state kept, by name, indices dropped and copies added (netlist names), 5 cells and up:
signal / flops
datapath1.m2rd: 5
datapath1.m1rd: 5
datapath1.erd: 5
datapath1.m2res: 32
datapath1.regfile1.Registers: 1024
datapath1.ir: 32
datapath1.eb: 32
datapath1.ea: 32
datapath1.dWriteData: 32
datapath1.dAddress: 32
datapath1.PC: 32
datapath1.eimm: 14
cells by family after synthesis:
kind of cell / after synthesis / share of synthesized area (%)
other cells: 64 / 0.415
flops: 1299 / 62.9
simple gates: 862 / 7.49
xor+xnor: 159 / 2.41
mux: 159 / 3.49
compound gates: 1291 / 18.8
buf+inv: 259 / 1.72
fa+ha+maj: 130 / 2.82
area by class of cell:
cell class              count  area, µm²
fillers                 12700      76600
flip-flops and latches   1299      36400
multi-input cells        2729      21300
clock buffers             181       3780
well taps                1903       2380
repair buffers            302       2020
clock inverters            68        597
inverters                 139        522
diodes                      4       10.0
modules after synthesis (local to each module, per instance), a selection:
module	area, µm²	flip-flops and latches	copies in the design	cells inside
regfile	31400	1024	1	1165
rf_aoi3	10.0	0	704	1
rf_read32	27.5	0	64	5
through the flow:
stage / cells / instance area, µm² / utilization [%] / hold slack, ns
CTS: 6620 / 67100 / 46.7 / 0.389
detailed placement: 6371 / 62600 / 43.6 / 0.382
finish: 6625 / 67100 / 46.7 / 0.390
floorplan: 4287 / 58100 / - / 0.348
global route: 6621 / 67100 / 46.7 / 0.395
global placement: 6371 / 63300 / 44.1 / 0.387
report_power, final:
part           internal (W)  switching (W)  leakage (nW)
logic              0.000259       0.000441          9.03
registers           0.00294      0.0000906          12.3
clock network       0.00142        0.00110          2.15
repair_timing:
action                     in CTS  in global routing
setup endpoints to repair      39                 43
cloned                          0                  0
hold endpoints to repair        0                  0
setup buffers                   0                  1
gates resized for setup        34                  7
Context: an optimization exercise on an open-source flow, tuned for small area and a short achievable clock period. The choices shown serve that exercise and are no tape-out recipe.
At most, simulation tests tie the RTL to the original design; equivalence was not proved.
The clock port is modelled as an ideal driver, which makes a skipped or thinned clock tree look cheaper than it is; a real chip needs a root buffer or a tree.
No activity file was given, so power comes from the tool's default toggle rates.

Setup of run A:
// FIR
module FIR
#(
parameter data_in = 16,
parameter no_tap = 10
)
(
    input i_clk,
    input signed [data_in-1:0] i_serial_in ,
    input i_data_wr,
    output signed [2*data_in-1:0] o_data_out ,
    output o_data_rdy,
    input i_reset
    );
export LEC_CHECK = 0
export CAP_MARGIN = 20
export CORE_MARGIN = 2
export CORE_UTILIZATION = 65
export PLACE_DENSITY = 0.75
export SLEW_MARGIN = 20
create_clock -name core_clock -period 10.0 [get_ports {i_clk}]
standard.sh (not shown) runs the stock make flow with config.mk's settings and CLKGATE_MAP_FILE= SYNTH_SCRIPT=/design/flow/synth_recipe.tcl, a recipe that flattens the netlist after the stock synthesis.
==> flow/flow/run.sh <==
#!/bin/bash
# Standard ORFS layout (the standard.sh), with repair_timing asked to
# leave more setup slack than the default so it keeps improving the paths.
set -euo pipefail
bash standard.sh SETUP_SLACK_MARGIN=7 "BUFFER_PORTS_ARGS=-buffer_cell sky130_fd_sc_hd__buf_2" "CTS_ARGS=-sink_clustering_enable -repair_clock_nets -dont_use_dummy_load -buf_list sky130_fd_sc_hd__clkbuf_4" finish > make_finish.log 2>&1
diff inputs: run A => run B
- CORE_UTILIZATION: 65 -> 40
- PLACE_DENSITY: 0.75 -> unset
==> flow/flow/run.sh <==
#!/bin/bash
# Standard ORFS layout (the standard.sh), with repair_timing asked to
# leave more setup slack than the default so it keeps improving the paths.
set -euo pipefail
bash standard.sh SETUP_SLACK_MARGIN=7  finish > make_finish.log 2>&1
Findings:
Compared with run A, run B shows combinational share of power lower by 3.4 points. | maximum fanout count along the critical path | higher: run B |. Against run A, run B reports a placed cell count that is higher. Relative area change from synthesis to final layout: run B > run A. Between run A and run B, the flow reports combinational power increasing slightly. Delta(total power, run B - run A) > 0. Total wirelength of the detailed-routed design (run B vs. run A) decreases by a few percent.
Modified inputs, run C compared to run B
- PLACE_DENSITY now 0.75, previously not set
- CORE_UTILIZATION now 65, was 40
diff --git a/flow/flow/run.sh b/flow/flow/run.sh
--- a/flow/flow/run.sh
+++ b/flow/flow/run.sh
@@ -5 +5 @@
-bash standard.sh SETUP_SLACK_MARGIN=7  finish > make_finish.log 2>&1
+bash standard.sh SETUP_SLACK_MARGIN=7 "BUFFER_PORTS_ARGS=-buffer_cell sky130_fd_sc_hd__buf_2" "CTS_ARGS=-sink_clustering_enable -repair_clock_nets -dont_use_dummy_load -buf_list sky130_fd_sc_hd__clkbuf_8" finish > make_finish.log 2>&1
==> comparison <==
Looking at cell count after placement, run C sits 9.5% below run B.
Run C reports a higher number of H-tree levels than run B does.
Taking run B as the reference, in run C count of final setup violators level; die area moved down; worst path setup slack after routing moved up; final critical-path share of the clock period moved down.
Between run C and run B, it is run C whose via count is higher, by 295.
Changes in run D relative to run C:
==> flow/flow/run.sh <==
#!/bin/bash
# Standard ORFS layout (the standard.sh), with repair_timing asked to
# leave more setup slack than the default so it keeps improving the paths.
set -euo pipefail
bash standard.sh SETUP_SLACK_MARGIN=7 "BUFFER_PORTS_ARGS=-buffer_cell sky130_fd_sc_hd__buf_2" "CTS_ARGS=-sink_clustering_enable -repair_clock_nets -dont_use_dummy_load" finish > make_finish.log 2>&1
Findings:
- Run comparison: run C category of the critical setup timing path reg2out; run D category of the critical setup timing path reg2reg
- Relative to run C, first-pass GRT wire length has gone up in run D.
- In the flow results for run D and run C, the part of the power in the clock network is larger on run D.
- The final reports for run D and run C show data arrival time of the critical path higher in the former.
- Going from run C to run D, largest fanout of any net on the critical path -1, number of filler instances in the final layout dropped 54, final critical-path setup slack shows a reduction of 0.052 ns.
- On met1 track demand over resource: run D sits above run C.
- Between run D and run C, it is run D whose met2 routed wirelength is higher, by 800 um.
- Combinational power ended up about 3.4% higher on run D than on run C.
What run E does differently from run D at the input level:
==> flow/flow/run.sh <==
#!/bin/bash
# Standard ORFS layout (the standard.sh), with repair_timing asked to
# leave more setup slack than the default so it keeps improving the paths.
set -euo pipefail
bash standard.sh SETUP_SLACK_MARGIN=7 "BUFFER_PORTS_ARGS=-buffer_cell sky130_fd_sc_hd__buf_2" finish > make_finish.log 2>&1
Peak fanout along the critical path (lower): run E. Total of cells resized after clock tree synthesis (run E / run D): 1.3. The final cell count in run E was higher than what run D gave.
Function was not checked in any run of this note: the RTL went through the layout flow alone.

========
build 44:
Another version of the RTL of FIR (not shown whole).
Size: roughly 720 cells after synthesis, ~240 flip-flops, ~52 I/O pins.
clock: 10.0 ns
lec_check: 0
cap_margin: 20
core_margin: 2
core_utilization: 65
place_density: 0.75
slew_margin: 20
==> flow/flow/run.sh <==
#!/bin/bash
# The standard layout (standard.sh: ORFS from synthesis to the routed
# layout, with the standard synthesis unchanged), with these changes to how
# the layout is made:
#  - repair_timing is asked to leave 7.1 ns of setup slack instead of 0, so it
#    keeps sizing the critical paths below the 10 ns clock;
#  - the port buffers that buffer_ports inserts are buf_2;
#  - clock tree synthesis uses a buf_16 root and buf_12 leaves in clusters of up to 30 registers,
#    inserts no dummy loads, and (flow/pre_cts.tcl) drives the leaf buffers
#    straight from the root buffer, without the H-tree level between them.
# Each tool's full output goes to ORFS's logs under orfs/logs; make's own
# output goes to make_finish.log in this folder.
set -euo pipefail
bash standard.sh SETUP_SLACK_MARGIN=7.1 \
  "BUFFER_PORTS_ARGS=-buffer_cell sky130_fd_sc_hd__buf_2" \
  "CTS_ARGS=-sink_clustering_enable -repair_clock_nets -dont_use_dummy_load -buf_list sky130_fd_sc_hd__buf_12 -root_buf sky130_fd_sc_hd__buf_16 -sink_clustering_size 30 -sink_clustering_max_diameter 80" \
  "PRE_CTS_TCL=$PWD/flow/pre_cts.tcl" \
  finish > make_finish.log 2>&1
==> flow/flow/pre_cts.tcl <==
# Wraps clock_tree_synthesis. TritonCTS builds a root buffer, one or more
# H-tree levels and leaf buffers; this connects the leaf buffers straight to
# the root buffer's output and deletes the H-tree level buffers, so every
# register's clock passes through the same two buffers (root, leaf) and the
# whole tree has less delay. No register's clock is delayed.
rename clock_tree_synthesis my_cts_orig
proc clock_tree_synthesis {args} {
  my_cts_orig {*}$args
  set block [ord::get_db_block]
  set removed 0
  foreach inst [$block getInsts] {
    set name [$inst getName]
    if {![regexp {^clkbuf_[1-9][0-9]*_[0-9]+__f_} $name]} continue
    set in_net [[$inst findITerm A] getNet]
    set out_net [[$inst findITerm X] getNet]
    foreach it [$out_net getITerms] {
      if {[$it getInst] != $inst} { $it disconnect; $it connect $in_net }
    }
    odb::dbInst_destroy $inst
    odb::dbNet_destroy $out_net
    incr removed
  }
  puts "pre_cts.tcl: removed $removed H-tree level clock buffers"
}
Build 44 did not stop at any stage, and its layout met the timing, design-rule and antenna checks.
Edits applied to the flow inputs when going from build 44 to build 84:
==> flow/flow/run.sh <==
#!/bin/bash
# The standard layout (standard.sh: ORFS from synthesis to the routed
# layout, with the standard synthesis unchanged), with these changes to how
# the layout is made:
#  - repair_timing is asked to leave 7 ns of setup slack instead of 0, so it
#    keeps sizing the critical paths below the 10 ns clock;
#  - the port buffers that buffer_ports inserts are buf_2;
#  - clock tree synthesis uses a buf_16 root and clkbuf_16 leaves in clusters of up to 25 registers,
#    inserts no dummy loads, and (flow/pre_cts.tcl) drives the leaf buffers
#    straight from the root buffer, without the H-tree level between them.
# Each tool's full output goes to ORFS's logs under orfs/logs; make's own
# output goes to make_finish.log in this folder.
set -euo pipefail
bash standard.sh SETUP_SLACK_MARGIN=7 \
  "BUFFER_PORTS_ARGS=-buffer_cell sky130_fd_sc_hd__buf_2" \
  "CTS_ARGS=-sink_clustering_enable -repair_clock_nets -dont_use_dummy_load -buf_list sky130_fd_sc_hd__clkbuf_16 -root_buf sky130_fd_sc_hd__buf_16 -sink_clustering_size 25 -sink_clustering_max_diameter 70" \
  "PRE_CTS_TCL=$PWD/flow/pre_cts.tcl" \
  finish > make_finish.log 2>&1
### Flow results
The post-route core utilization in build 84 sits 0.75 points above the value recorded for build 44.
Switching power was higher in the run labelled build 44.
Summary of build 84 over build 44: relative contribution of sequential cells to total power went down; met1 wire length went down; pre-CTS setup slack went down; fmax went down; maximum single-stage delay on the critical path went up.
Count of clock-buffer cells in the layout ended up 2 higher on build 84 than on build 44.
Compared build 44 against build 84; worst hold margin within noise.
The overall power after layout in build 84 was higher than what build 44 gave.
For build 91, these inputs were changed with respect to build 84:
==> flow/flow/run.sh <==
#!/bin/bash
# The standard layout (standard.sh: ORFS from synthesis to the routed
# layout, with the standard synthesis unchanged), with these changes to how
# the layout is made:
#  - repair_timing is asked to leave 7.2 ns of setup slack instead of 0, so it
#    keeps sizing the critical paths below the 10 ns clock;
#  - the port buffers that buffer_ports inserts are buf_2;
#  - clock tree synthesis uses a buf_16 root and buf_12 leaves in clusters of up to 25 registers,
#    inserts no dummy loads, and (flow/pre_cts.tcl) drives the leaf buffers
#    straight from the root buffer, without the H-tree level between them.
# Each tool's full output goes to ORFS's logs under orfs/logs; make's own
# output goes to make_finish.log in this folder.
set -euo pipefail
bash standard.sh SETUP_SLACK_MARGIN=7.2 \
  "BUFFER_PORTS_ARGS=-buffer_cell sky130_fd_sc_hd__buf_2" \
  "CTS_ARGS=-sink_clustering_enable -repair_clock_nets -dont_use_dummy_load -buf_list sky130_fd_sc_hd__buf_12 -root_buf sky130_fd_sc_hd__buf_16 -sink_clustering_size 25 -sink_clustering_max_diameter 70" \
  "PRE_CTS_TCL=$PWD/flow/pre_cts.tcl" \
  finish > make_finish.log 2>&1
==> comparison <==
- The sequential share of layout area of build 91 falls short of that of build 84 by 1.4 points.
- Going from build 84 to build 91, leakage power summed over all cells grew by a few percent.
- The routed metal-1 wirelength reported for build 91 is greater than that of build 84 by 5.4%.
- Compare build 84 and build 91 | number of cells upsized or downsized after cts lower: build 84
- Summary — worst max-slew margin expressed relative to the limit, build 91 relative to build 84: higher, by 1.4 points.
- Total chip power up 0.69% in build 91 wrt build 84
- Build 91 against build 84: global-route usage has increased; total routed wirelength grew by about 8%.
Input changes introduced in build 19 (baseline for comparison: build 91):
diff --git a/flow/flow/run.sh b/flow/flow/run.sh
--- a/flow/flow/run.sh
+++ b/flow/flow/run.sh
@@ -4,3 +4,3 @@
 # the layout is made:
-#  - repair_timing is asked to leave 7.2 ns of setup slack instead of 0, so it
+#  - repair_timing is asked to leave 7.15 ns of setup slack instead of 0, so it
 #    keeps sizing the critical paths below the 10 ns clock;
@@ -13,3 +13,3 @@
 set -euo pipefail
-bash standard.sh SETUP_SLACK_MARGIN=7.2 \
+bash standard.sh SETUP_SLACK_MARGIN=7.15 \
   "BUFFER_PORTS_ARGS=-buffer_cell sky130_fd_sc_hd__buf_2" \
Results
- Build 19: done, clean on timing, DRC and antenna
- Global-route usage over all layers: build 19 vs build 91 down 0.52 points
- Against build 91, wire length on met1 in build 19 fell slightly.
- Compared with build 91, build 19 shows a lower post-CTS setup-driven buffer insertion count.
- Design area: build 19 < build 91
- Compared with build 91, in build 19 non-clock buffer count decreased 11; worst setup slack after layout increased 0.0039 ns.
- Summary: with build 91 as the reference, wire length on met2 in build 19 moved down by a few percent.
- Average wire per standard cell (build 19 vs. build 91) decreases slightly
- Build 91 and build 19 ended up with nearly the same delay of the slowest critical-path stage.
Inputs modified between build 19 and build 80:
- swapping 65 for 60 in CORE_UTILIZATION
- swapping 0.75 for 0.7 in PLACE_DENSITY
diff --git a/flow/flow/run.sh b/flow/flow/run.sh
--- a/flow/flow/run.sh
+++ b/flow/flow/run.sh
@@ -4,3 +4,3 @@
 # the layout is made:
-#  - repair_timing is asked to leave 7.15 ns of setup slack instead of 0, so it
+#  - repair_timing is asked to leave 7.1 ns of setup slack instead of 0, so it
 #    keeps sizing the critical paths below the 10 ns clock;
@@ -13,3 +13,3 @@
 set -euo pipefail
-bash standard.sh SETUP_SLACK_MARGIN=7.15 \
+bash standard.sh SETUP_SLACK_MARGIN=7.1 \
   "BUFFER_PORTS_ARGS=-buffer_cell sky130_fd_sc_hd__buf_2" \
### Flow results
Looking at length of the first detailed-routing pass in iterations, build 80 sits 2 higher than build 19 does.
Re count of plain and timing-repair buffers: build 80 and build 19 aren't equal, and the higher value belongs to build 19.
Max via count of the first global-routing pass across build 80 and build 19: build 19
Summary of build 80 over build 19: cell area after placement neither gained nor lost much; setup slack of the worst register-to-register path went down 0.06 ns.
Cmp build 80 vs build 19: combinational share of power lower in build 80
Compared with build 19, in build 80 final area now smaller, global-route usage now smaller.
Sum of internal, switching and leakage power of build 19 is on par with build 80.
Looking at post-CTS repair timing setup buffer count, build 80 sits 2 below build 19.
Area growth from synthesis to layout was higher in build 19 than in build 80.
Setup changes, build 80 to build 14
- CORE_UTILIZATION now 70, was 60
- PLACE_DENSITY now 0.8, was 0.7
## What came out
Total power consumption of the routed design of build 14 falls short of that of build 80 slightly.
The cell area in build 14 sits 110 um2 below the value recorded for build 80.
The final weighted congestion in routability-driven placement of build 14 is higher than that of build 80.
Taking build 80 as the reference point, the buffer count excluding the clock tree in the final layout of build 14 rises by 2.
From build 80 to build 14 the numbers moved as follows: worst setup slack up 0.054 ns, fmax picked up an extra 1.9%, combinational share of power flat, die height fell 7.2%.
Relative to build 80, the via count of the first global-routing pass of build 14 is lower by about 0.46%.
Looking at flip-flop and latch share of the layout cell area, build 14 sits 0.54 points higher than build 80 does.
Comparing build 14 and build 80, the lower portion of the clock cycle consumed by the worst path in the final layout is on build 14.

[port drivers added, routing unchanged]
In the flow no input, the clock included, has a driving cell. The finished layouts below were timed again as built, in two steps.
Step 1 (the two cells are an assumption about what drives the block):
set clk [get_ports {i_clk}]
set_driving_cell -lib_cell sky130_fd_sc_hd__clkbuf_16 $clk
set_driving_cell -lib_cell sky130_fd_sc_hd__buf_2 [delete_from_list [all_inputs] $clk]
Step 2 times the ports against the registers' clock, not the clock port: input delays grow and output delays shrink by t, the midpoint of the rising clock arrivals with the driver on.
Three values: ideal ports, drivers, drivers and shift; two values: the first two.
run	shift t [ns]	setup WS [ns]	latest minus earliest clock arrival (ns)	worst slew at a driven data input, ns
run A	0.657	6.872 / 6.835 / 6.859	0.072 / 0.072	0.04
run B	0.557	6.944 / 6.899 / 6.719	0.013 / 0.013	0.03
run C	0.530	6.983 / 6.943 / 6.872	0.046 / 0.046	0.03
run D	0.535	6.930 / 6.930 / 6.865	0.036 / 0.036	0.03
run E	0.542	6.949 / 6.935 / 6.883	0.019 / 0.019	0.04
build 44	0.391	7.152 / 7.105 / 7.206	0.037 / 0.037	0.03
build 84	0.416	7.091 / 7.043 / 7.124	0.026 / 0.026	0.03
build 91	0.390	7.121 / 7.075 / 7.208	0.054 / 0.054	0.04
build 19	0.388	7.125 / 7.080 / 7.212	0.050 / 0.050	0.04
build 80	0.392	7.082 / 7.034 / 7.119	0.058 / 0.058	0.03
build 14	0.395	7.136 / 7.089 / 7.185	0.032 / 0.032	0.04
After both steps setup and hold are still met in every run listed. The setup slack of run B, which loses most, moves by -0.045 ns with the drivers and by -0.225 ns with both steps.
○ ○ ○ ○ ○
=== TASK OBJECTIVE ===
Everything from the line with "kind of cell" through the line with "hold endpoints to" in the listing above must be retyped exactly, with nothing added.

=== ANSWER BOX ===
kind of cell / after synthesis / share of synthesized area (%)
other cells: 64 / 0.415
flops: 1299 / 62.9
simple gates: 862 / 7.49
xor+xnor: 159 / 2.41
mux: 159 / 3.49
compound gates: 1291 / 18.8
buf+inv: 259 / 1.72
fa+ha+maj: 130 / 2.82
area by class of cell:
cell class              count  area, µm²
fillers                 12700      76600
flip-flops and latches   1299      36400
multi-input cells        2729      21300
clock buffers             181       3780
well taps                1903       2380
repair buffers            302       2020
clock inverters            68        597
inverters                 139        522
diodes                      4       10.0
modules after synthesis (local to each module, per instance), a selection:
module	area, µm²	flip-flops and latches	copies in the design	cells inside
regfile	31400	1024	1	1165
rf_aoi3	10.0	0	704	1
rf_read32	27.5	0	64	5
through the flow:
stage / cells / instance area, µm² / utilization [%] / hold slack, ns
CTS: 6620 / 67100 / 46.7 / 0.389
detailed placement: 6371 / 62600 / 43.6 / 0.382
finish: 6625 / 67100 / 46.7 / 0.390
floorplan: 4287 / 58100 / - / 0.348
global route: 6621 / 67100 / 46.7 / 0.395
global placement: 6371 / 63300 / 44.1 / 0.387
report_power, final:
part           internal (W)  switching (W)  leakage (nW)
logic              0.000259       0.000441          9.03
registers           0.00294      0.0000906          12.3
clock network       0.00142        0.00110          2.15
repair_timing:
action                     in CTS  in global routing
setup endpoints to repair      39                 43
cloned                          0                  0
hold endpoints to repair        0                  0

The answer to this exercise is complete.